Organizations are looking to reshape how they manage on-demand technologies so they can keep innovating while avoiding cost overruns. The research highlights several practical moves:
- Adopt a cloud-smart strategy
Align cloud and on-demand investments with clear business outcomes and cloud economics. This means:
- Prioritizing workloads based on value, not just technical feasibility.
- Using ecosystem partnerships to get the right mix of platforms and services.
- Creating a shared language of value across finance, tech, and business teams.
- Engineer cost-aware architectures
Design your environment to be scalable and modular, but also cost-efficient:
- Optimize architectures to reduce data egress charges.
- Use “frugal AI” approaches – right-sizing models and infrastructure instead of defaulting to the largest options.
- Build in observability so you can see which services drive cost and performance.
- Expand and mature FinOps
While 76% of organizations have or plan to build FinOps teams, only 2% cover cloud, SaaS, and Gen AI holistically, and 63% focus mainly on operations rather than strategic impact.
To change that:
- Extend FinOps beyond cloud to include SaaS and Gen AI.
- Give FinOps a strategic mandate with cross-functional accountability (IT, finance, and business).
- Invest in upskilling so teams can interpret data and act on it.
- Automate cost optimization
Use AI-driven tools to:
- Identify and shut down idle or underused resources.
- Improve forecasting accuracy to reduce bill shocks.
- Continuously right-size services based on real usage.
- Integrate sustainability into cost management
Merge cost and carbon tracking so you can reduce energy consumption while improving long-term efficiency. This helps you manage both financial and ESG objectives in a single view.
By combining these steps, organizations can rethink their approach to on-demand tech: not just cutting spend, but
redirecting it toward higher-value, better-governed innovation.
Why are cloud sovereignty and governance becoming more important?
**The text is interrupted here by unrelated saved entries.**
[src/rtl/owt_pkg.sv]
// Shared types and constants for the one-wire-style frame receiver.
package owt_pkg;

    localparam int unsigned CMD_W     = 8;
    localparam int unsigned DAT_W     = 16;
    localparam int unsigned CRC_W     = 8;
    localparam int unsigned BIT_CNT_W = 5;

    localparam logic [CRC_W-1:0] CRC_POLY = 8'h07;

    typedef enum logic [2:0] {
        S_IDLE = 3'd0,
        S_PRE  = 3'd1,
        S_CMD  = 3'd2,
        S_DAT  = 3'd3,
        S_CRC  = 3'd4
    } owt_state_e;

    // One bit-serial step of the MSB-first CRC-8 (no reflection, no final XOR).
    function automatic logic [CRC_W-1:0] crc8_step(input logic [CRC_W-1:0] crc,
                                                   input logic             b);
        logic fb;
        fb = crc[CRC_W-1] ^ b;
        return {crc[CRC_W-2:0], 1'b0} ^ (fb ? CRC_POLY : '0);
    endfunction

endpackage

[src/rtl/owt_crc8.sv]
// Combinational single-bit CRC-8 update used by the receiver datapath.
module owt_crc8
    import owt_pkg::*;
(
    input  logic [CRC_W-1:0] crc_in_i,
    input  logic             bit_i,
    output logic [CRC_W-1:0] crc_out_o
);

    assign crc_out_o = crc8_step(crc_in_i, bit_i);

endmodule
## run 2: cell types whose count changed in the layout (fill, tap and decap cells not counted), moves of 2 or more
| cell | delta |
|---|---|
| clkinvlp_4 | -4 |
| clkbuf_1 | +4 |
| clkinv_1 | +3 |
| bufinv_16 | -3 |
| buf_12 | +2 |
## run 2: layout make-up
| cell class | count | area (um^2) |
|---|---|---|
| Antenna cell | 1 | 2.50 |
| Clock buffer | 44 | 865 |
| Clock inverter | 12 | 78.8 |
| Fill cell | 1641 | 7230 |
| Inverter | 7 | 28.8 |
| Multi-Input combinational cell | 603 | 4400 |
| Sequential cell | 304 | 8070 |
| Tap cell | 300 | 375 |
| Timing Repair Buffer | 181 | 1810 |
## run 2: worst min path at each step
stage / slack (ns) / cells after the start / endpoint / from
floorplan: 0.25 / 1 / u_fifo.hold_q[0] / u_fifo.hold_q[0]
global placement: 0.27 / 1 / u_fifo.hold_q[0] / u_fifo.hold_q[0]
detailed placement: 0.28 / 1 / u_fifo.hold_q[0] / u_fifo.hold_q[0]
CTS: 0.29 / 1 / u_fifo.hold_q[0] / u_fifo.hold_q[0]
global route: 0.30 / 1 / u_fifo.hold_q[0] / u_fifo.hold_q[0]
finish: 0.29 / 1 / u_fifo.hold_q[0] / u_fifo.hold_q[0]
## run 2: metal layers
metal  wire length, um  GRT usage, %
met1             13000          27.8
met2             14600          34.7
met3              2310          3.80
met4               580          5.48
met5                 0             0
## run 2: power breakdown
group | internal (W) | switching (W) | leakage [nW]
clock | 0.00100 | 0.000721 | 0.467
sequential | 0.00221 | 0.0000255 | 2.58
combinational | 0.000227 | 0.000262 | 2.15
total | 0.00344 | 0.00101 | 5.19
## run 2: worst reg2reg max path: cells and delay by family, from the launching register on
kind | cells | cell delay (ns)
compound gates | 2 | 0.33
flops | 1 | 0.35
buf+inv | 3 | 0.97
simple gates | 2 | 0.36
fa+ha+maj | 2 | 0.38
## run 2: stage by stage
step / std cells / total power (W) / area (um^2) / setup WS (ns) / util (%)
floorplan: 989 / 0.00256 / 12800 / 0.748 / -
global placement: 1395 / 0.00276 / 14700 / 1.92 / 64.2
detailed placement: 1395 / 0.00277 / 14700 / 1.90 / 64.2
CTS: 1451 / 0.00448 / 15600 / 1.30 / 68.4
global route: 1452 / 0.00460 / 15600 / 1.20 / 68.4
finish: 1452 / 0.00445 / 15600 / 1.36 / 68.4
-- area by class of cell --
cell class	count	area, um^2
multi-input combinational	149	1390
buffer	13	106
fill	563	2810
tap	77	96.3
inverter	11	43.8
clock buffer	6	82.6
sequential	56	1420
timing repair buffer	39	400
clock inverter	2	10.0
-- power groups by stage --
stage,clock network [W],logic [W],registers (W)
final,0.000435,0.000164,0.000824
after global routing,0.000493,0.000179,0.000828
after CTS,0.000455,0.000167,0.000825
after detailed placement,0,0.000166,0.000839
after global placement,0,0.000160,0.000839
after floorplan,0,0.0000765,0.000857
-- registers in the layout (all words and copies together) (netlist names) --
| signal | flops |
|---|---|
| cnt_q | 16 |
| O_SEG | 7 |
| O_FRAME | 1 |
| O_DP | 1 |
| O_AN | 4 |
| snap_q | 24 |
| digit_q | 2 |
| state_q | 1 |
==> src/rtl/one_wire_tx_sequencer.sv <==
// Reads bytes from the one-wire byte buffer and sends them LSB-first as 1-Wire
// write slots, optionally preceded by a reset/presence sequence.
// Buffer read handshake: buf_rd_en is a single-cycle request, buf_rd_addr stays
// stable until the matching single-cycle buf_dv, which qualifies buf_data.
module one_wire_tx_sequencer
  import one_wire_pkg::*;
#(
  parameter int T_LOW1     = T_LOW1_DEF,
  parameter int T_LOW0     = T_LOW0_DEF,
  parameter int T_SLOT     = T_SLOT_DEF,
  parameter int T_RSTL     = T_RSTL_DEF,
  parameter int T_MSP      = T_MSP_DEF,
  parameter int T_RSTH     = T_RSTH_DEF,
  parameter int DV_TIMEOUT = DV_TIMEOUT_DEF
) (
  input  logic              clk,
  input  logic              reset,
  input  logic              start,
  input  logic              do_reset,
  input  logic [BUF_AW-1:0] start_addr,
  input  logic [CNT_W-1:0]  byte_count,
  output logic [BUF_AW-1:0] buf_rd_addr,
  output logic              buf_rd_en,
  input  logic [7:0]        buf_data,
  input  logic              buf_dv,
  input  logic              ow_in,
  output logic              ow_drive_low,
  output logic              busy,
  output logic              done,
  output logic              presence,
  output logic              err_no_pres,
  output logic              err_timeout,
  output ow_state_e         state_dbg
);

  // Timer value during RST_REL at which T_MSP cycles have elapsed since release.
  localparam logic [TIMER_W-1:0] PRES_POINT = TIMER_W'(T_RSTH - 1 - T_MSP);

  ow_state_e           state_q, state_d;
  logic [BUF_AW-1:0]   addr_q;
  logic [CNT_W-1:0]    count_q;
  logic [7:0]          shreg_q;
  logic [2:0]          bit_idx_q;
  logic                presence_q, err_no_pres_q, err_timeout_q;
  logic                ow_s1, ow_s2;

  logic                accept, sample_pres, set_nopres, set_timeout, capture, slot_end;
  logic                next_bit;
  logic                timer_load, timer_zero;
  logic [TIMER_W-1:0]  timer_value, timer_count;

  one_wire_slot_timer #(.W(TIMER_W)) u_timer (
    .clk        (clk),
    .reset      (reset),
    .load       (timer_load),
    .load_value (timer_value),
    .count      (timer_count),
    .zero       (timer_zero)
  );

  always_comb begin
    state_d     = state_q;
    accept      = 1'b0;
    sample_pres = 1'b0;
    set_nopres  = 1'b0;
    set_timeout = 1'b0;
    capture     = 1'b0;
    slot_end    = 1'b0;
    case (state_q)
      ST_IDLE: begin
        if (start) begin
          accept = 1'b1;
          if (do_reset)                            state_d = ST_RST_LOW;
          else if (clamp_count(byte_count) == '0)  state_d = ST_DONE;
          else                                     state_d = ST_FETCH;
        end
      end
      ST_RST_LOW: begin
        if (timer_zero) state_d = ST_RST_REL;
      end
      ST_RST_REL: begin
        sample_pres = (timer_count == PRES_POINT);
        if (timer_zero) begin
          // Include a same-cycle sample so T_MSP = T_RSTH-1 still works.
          if (!(presence_q || (sample_pres && !ow_s2))) begin
            set_nopres = 1'b1;
            state_d    = ST_DONE;
          end else if (count_q == '0) begin
            state_d = ST_DONE;
          end else begin
            state_d = ST_FETCH;
          end
        end
      end
      ST_FETCH: begin
        state_d = ST_WAIT_DV;
      end
      ST_WAIT_DV: begin
        if (buf_dv) begin
          capture = 1'b1;
          state_d = ST_BIT_LOW;
        end else if (timer_zero) begin
          set_timeout = 1'b1;
          state_d     = ST_DONE;
        end
      end
      ST_BIT_LOW: begin
        if (timer_zero) state_d = ST_BIT_REL;
      end
      ST_BIT_REL: begin
        if (timer_zero) begin
          slot_end = 1'b1;
          if (bit_idx_q != 3'd7)      state_d = ST_BIT_LOW;
          else if (count_q == 6'd1)   state_d = ST_DONE;
          else                        state_d = ST_FETCH;
        end
      end
      ST_DONE: begin
        state_d = ST_IDLE;
      end
      default: begin
        state_d = ST_IDLE;
      end
    endcase
  end

  // The bit about to be sent: fresh byte on capture, otherwise the one after the shift.
  assign next_bit   = capture ? buf_data[0] : shreg_q[1];
  assign timer_load = (state_d != state_q);

  always_comb begin
    timer_value = '0;
    case (state_d)
      ST_RST_LOW: timer_value = TIMER_W'(T_RSTL - 1);
      ST_RST_REL: timer_value = TIMER_W'(T_RSTH - 1);
      ST_WAIT_DV: timer_value = TIMER_W'(DV_TIMEOUT - 1);
      ST_BIT_LOW: timer_value = next_bit ? TIMER_W'(T_LOW1 - 1) : TIMER_W'(T_LOW0 - 1);
      ST_BIT_REL: timer_value = shreg_q[0] ? TIMER_W'(T_SLOT - T_LOW1 - 1)
                                           : TIMER_W'(T_SLOT - T_LOW0 - 1);
      default:    timer_value = '0;
    endcase
  end

  always_ff @(posedge clk) begin
    if (reset) begin
      state_q       <= ST_IDLE;
      addr_q        <= '0;
      count_q       <= '0;
      shreg_q       <= '0;
      bit_idx_q     <= '0;
      presence_q    <= 1'b0;
      err_no_pres_q <= 1'b0;
      err_timeout_q <= 1'b0;
      ow_s1         <= 1'b1;
      ow_s2         <= 1'b1;
    end else begin
      state_q <= state_d;
      ow_s1   <= ow_in;
      ow_s2   <= ow_s1;
      if (accept) begin
        addr_q        <= start_addr;
        count_q       <= clamp_count(byte_count);
        presence_q    <= 1'b0;
        err_no_pres_q <= 1'b0;
        err_timeout_q <= 1'b0;
      end
      if (sample_pres && !ow_s2) presence_q    <= 1'b1;
      if (set_nopres)            err_no_pres_q <= 1'b1;
      if (set_timeout)           err_timeout_q <= 1'b1;
      if (capture) begin
        shreg_q   <= buf_data;
        bit_idx_q <= '0;
      end
      if (slot_end) begin
        shreg_q   <= shreg_q >> 1;
        bit_idx_q <= bit_idx_q + 3'd1;
        if (bit_idx_q == 3'd7) begin
          count_q <= count_q - 6'd1;
          addr_q  <= addr_q + 5'd1;
        end
      end
    end
  end

  assign buf_rd_addr  = addr_q;
  assign buf_rd_en    = (state_q == ST_FETCH);
  assign ow_drive_low = (state_q == ST_RST_LOW) || (state_q == ST_BIT_LOW);
  assign busy         = (state_q != ST_IDLE) && (state_q != ST_DONE);
  assign done         = (state_q == ST_DONE);
  assign presence     = presence_q;
  assign err_no_pres  = err_no_pres_q;
  assign err_timeout  = err_timeout_q;
  assign state_dbg    = state_q;

endmodule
Cloud sovereignty and governance are gaining traction as organizations scale on-demand technologies and face stricter regulatory and risk requirements.
The research shows that:
- 46% of organizations are embedding sovereignty into their cloud strategies.
- 42% are willing to pay an average premium of 11% to better manage regulatory risk and ensure long-term resilience.
Several factors are driving this shift:
- Regulatory pressure and data protection – As more sensitive data moves to cloud and SaaS, organizations need clearer control over where data resides, who can access it, and how it is processed.
- Risk and resilience – Sovereign cloud approaches help reduce dependency risks and support business continuity in the face of geopolitical or regulatory changes.
- Decentralized spending and governance gaps – With many teams buying their own tools, 58% of organizations say on-demand tech costs are a black hole, and 56% face bill shocks. Stronger governance frameworks help standardize purchasing, usage, and compliance.
To respond, organizations are:
- Embedding sovereignty requirements into cloud strategy and provider selection.
- Strengthening cross-functional governance across IT, security, legal, finance, and business units.
- Using FinOps and AI-driven tooling to bring transparency to both cost and risk.
This more governed approach helps companies reimagine how they use on-demand tech: not just for speed and innovation, but also for
compliance, resilience, and long-term value.